◆ Requirement ◆
Search the entries for the word "between". Copy every line where it turns up.

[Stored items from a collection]
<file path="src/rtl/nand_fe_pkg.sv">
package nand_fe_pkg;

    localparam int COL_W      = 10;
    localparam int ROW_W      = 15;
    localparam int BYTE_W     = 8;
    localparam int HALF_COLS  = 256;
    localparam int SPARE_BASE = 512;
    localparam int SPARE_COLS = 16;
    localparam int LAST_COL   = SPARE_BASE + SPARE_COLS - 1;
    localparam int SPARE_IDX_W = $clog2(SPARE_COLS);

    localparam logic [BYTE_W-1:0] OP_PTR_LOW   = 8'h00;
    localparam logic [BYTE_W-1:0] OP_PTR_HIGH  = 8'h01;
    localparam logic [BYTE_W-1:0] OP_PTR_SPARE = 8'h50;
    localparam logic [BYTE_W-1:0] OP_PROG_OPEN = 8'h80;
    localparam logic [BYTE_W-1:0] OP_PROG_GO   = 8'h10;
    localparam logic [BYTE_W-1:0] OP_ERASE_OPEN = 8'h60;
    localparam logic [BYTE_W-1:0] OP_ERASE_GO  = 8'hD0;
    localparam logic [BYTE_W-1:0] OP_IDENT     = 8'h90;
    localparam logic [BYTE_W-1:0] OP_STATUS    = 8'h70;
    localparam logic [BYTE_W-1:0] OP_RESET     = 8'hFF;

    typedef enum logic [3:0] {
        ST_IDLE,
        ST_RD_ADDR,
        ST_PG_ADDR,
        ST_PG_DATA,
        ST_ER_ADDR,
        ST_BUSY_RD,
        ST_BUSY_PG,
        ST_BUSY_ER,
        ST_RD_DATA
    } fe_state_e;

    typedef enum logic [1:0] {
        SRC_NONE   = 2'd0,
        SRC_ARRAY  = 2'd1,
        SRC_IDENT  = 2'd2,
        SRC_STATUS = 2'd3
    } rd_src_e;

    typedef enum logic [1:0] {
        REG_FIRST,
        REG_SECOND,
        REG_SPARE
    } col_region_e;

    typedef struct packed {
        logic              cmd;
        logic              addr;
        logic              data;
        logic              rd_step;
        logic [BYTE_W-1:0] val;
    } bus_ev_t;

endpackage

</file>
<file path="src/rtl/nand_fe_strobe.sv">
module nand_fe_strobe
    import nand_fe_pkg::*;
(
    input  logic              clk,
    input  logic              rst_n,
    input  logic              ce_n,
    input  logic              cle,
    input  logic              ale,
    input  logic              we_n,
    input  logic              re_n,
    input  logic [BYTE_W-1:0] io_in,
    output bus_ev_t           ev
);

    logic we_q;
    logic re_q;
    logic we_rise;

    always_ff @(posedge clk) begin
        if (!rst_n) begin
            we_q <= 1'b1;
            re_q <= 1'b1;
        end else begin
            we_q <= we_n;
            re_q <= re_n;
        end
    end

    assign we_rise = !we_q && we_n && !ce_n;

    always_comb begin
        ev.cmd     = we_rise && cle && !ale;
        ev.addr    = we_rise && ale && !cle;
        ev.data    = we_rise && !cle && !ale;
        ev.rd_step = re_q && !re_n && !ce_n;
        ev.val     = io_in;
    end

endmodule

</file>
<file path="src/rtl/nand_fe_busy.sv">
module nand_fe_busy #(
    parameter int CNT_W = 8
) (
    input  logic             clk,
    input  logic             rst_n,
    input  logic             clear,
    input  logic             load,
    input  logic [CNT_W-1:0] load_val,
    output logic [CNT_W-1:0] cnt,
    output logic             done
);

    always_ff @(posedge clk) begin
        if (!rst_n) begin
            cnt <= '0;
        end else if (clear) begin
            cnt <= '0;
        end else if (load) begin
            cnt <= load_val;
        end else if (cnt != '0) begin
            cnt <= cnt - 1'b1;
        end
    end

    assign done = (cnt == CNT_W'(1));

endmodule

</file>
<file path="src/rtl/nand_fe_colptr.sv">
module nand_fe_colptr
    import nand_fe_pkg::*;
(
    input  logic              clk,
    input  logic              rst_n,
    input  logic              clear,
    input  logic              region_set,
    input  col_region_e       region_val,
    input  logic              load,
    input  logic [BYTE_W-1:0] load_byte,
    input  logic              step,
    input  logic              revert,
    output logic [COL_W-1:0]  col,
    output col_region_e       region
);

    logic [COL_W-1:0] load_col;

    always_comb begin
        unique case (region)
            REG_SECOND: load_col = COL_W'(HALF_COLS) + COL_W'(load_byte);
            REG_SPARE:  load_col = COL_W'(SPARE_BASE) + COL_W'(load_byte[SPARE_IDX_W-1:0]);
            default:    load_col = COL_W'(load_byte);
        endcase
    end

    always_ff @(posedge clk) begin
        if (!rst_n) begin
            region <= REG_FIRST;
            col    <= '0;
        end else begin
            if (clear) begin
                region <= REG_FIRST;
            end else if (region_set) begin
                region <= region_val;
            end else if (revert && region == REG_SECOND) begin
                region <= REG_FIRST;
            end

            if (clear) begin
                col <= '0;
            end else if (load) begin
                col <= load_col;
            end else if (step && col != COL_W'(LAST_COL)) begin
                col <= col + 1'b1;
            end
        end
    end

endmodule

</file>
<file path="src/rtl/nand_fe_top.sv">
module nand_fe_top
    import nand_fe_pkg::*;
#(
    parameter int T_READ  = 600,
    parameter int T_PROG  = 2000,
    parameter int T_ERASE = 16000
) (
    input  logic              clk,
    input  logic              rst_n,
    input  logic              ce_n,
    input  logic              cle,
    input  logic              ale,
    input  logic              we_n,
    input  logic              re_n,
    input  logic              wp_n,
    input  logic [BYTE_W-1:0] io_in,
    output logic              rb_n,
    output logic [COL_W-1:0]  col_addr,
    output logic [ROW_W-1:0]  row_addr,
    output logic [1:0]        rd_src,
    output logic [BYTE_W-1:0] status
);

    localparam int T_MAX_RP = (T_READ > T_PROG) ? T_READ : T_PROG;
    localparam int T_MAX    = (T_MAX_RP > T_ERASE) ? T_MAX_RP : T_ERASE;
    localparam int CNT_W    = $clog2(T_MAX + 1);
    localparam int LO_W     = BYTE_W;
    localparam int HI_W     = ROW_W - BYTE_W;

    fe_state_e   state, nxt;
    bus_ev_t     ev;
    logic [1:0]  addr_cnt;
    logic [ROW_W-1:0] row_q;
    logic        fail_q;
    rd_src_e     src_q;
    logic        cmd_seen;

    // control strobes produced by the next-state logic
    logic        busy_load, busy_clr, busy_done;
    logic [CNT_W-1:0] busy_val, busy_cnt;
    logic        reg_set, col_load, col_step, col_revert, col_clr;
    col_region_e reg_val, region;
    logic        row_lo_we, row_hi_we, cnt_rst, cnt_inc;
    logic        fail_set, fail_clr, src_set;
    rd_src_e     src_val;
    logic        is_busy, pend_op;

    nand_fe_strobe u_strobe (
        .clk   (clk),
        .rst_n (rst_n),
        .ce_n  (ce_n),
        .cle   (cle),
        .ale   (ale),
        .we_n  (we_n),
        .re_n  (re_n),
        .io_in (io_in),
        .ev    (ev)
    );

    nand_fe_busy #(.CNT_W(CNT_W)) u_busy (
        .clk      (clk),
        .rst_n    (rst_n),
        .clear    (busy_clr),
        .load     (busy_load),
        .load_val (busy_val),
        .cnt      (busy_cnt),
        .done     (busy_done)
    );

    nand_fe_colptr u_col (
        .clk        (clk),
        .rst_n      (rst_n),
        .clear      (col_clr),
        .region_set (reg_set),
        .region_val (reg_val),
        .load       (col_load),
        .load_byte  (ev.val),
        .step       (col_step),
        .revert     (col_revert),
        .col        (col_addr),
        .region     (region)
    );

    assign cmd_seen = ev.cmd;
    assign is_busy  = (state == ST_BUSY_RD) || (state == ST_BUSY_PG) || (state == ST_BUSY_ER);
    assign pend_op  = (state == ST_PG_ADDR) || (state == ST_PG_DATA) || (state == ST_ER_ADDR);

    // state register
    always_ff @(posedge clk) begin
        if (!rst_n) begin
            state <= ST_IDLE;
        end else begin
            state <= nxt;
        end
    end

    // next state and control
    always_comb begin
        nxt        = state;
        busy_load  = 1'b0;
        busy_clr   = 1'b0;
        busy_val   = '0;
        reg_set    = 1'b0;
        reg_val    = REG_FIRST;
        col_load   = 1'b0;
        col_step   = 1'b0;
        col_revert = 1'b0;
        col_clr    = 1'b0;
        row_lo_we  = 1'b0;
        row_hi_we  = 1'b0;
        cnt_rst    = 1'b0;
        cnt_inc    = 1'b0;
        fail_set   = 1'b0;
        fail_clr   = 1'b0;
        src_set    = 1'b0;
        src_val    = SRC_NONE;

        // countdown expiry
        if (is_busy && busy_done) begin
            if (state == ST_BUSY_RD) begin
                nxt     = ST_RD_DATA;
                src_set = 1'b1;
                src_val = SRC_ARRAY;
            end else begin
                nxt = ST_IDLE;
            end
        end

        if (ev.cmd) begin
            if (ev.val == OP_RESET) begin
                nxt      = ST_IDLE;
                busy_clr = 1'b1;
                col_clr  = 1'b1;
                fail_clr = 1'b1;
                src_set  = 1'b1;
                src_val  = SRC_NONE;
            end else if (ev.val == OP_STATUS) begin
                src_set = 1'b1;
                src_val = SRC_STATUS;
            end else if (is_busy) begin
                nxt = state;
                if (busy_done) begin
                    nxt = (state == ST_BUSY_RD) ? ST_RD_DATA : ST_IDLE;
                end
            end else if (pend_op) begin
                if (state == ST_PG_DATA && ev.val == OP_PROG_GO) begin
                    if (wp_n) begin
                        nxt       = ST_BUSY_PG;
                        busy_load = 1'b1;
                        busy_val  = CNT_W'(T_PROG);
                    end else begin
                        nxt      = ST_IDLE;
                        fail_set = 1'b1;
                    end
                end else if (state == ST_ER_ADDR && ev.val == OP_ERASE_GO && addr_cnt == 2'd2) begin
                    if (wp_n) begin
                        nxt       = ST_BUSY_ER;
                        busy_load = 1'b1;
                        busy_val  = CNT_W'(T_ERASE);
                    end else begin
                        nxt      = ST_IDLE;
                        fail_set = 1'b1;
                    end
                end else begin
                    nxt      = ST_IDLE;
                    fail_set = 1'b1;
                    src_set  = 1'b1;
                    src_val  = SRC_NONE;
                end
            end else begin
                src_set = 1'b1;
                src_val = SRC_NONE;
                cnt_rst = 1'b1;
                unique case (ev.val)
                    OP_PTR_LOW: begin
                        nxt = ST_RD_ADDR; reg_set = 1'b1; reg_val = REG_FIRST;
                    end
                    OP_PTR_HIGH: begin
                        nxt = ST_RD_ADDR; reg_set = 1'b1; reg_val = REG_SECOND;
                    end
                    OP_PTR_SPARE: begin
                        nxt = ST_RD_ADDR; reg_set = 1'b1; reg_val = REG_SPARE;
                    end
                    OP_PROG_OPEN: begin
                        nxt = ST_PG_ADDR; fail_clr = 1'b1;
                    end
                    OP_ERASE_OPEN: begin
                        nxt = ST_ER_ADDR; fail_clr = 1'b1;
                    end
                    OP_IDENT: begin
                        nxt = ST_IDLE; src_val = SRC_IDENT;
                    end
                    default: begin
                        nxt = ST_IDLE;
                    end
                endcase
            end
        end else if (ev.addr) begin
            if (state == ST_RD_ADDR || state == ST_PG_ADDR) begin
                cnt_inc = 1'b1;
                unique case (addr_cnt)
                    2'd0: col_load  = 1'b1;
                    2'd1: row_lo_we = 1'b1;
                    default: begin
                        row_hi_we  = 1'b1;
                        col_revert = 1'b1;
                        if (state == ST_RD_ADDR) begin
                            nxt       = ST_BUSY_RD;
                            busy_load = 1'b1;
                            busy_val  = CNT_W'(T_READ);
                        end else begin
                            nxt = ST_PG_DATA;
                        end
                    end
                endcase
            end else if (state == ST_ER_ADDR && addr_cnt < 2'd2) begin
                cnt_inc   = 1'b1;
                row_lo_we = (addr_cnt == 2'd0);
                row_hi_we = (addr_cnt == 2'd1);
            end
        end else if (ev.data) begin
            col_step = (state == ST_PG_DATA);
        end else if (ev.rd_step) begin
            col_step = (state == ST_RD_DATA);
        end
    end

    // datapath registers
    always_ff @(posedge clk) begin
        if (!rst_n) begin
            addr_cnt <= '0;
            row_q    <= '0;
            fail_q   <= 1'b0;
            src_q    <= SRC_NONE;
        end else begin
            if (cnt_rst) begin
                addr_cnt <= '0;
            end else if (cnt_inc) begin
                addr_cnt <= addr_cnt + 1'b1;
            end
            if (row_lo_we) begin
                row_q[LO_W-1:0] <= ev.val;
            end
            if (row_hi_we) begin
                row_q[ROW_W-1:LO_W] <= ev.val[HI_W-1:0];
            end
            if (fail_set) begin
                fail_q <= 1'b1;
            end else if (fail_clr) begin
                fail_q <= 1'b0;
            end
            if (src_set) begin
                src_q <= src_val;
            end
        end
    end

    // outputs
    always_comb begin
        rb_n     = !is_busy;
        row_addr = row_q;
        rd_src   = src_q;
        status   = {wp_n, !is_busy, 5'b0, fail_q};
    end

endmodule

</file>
---
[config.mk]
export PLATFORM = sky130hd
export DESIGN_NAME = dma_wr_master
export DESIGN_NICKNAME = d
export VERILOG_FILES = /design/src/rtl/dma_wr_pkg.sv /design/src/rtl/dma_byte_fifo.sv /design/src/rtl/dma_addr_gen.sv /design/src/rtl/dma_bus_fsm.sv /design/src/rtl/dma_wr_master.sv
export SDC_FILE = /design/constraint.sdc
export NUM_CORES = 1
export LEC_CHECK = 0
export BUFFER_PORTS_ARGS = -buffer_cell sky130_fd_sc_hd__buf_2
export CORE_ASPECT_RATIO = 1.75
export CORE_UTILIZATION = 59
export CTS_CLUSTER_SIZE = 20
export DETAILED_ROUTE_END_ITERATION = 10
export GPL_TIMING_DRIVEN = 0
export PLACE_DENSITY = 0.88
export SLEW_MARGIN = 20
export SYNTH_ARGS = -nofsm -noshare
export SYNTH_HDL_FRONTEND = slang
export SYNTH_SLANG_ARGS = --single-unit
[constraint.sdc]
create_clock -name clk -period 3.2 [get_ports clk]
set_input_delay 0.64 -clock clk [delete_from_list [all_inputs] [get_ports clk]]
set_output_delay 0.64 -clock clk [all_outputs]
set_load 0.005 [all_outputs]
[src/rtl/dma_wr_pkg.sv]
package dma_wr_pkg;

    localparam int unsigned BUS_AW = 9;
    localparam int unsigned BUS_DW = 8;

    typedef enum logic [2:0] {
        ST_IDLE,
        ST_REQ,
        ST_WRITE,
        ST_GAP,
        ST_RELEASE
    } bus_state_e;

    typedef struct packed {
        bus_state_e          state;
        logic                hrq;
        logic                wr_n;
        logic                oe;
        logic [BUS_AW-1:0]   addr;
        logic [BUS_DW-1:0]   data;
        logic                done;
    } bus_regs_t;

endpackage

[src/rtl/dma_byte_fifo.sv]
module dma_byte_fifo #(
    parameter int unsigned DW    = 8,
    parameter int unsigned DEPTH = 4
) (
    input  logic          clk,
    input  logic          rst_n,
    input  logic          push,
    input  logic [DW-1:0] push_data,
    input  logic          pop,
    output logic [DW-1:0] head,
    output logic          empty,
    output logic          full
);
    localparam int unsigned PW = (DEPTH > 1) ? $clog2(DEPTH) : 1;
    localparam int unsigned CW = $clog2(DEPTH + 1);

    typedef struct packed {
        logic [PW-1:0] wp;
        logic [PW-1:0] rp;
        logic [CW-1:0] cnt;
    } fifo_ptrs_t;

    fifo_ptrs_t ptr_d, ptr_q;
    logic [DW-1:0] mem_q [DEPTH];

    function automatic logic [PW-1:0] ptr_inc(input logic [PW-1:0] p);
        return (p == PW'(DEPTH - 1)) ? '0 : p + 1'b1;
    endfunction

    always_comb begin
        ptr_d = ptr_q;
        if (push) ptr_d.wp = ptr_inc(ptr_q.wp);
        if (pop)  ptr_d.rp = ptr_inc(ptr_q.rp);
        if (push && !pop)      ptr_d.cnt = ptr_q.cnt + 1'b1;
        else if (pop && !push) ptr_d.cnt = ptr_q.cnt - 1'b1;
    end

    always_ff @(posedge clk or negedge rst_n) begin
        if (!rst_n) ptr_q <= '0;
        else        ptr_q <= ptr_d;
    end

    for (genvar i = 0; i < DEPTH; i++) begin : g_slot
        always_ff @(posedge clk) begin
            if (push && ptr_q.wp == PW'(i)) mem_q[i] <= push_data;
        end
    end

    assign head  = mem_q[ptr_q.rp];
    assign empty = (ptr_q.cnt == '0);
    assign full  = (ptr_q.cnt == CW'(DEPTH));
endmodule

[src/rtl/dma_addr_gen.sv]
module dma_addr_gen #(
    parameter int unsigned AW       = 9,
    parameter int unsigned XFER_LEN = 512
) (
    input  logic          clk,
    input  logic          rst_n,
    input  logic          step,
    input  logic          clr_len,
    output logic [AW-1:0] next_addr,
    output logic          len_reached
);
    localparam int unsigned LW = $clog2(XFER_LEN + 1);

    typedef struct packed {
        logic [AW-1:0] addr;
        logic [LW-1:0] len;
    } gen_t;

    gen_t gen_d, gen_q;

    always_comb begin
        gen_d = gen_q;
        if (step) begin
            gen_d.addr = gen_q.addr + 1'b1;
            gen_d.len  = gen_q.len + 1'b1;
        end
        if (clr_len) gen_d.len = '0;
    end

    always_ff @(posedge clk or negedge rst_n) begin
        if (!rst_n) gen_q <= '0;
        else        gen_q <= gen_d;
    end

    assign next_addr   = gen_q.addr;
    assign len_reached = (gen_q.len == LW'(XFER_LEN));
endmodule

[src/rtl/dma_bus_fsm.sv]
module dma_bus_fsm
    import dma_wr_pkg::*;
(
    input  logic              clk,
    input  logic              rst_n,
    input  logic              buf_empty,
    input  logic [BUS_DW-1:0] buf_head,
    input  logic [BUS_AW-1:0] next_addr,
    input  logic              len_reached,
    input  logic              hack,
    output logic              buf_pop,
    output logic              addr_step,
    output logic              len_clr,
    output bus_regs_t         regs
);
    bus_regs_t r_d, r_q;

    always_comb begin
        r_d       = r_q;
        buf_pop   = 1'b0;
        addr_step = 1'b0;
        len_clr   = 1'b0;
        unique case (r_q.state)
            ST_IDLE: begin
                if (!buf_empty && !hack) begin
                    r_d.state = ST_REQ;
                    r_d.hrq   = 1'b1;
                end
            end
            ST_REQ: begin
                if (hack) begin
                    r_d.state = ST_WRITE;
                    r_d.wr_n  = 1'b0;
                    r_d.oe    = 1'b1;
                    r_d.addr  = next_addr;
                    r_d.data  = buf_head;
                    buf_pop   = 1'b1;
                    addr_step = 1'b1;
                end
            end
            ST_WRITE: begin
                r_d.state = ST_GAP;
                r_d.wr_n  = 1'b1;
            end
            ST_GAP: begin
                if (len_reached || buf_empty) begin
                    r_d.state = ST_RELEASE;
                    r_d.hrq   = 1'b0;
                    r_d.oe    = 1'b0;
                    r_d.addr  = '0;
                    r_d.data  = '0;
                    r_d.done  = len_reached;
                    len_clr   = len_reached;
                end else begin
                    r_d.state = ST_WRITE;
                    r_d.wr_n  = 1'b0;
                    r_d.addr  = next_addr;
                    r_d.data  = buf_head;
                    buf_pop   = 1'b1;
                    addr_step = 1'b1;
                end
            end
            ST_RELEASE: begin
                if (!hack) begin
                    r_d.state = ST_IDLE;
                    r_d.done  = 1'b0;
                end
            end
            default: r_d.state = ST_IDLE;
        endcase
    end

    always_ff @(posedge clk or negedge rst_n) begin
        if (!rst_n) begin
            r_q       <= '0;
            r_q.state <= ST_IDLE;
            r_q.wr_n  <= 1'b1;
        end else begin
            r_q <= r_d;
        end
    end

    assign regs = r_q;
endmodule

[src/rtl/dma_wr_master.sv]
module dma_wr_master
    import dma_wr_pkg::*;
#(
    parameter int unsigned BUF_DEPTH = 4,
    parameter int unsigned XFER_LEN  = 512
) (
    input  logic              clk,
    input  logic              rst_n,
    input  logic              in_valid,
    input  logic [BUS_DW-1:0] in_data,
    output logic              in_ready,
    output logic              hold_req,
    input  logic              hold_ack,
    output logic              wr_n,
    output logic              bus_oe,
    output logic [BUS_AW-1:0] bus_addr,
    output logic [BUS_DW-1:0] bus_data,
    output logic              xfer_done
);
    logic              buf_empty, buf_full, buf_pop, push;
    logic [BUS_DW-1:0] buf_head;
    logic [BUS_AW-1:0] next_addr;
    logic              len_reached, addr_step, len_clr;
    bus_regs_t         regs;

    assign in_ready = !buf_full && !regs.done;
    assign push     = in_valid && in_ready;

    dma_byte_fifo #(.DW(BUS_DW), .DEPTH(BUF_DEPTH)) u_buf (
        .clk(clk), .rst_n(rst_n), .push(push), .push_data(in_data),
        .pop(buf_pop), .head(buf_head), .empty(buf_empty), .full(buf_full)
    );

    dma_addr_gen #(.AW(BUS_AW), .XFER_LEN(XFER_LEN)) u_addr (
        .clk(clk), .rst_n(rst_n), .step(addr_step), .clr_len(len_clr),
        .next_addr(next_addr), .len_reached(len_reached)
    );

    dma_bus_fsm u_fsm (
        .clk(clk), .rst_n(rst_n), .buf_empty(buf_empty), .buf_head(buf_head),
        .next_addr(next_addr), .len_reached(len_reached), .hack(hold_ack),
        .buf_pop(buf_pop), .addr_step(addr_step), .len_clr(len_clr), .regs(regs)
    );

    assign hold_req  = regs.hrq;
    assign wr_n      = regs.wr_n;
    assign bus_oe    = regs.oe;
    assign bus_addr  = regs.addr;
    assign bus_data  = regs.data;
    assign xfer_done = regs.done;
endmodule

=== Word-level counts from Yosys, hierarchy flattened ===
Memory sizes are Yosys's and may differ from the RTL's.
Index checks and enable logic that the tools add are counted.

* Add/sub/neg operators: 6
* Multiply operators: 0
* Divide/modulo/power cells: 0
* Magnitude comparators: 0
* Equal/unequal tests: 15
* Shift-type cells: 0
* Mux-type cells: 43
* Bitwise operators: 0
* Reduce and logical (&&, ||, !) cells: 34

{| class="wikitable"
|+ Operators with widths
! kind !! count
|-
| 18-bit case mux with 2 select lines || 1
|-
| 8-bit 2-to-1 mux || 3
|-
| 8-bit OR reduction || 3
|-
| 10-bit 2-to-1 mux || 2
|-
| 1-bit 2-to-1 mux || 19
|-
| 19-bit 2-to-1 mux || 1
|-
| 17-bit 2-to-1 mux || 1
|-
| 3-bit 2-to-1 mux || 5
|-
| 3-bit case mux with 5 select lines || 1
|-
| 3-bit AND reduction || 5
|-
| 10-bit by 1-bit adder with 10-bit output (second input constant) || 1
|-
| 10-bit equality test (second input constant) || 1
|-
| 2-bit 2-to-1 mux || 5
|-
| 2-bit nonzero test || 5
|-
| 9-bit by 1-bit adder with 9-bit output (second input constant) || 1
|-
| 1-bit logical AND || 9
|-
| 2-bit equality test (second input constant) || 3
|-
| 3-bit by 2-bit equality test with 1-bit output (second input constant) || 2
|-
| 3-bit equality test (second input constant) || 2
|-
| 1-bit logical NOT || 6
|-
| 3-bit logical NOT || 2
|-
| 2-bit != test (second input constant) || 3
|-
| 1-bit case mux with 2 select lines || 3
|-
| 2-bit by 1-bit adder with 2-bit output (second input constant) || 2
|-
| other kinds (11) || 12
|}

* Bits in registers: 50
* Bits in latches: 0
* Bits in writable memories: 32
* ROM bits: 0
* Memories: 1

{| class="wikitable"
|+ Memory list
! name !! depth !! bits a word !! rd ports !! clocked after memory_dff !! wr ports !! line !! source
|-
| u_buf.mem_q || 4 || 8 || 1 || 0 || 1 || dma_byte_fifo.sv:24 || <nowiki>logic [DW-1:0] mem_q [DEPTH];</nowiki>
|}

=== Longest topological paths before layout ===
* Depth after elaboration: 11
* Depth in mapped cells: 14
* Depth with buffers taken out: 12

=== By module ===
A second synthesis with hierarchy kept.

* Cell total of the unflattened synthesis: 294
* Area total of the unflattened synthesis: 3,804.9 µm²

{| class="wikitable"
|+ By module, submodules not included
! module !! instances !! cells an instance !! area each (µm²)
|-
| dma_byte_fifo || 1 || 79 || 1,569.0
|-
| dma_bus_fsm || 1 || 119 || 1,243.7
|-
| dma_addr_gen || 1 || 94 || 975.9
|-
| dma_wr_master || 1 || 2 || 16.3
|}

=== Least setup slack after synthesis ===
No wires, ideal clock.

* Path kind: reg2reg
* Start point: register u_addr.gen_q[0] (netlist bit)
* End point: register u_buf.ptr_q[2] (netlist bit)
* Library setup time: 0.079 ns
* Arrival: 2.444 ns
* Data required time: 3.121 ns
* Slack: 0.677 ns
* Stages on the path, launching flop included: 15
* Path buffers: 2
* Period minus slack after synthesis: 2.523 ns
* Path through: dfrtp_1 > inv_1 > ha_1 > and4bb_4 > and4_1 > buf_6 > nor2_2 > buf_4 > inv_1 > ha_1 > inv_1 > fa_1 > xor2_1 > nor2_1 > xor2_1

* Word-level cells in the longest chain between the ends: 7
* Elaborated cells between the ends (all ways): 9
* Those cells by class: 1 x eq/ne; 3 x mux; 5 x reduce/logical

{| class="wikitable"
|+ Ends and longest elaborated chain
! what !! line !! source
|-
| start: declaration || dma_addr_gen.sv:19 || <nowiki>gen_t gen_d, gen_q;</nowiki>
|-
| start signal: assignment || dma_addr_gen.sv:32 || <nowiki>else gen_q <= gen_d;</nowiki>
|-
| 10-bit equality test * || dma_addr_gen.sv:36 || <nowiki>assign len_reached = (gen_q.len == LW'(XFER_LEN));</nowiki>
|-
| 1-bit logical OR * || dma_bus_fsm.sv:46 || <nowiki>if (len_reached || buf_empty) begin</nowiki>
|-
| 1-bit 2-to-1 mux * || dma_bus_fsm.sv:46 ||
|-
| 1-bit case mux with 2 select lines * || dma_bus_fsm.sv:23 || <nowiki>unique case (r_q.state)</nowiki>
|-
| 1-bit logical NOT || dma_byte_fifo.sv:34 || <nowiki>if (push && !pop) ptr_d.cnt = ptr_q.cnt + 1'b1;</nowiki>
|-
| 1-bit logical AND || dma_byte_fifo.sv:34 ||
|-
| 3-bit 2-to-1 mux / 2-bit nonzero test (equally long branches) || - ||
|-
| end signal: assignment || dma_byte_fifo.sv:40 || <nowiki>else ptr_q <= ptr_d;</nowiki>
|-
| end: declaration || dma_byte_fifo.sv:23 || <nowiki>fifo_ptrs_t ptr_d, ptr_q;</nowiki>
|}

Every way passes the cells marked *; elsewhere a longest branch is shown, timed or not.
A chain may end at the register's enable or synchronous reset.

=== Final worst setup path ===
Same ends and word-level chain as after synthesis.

◆ Written solution ◆
* Word-level cells in the longest chain between the ends: 7
* Elaborated cells between the ends (all ways): 9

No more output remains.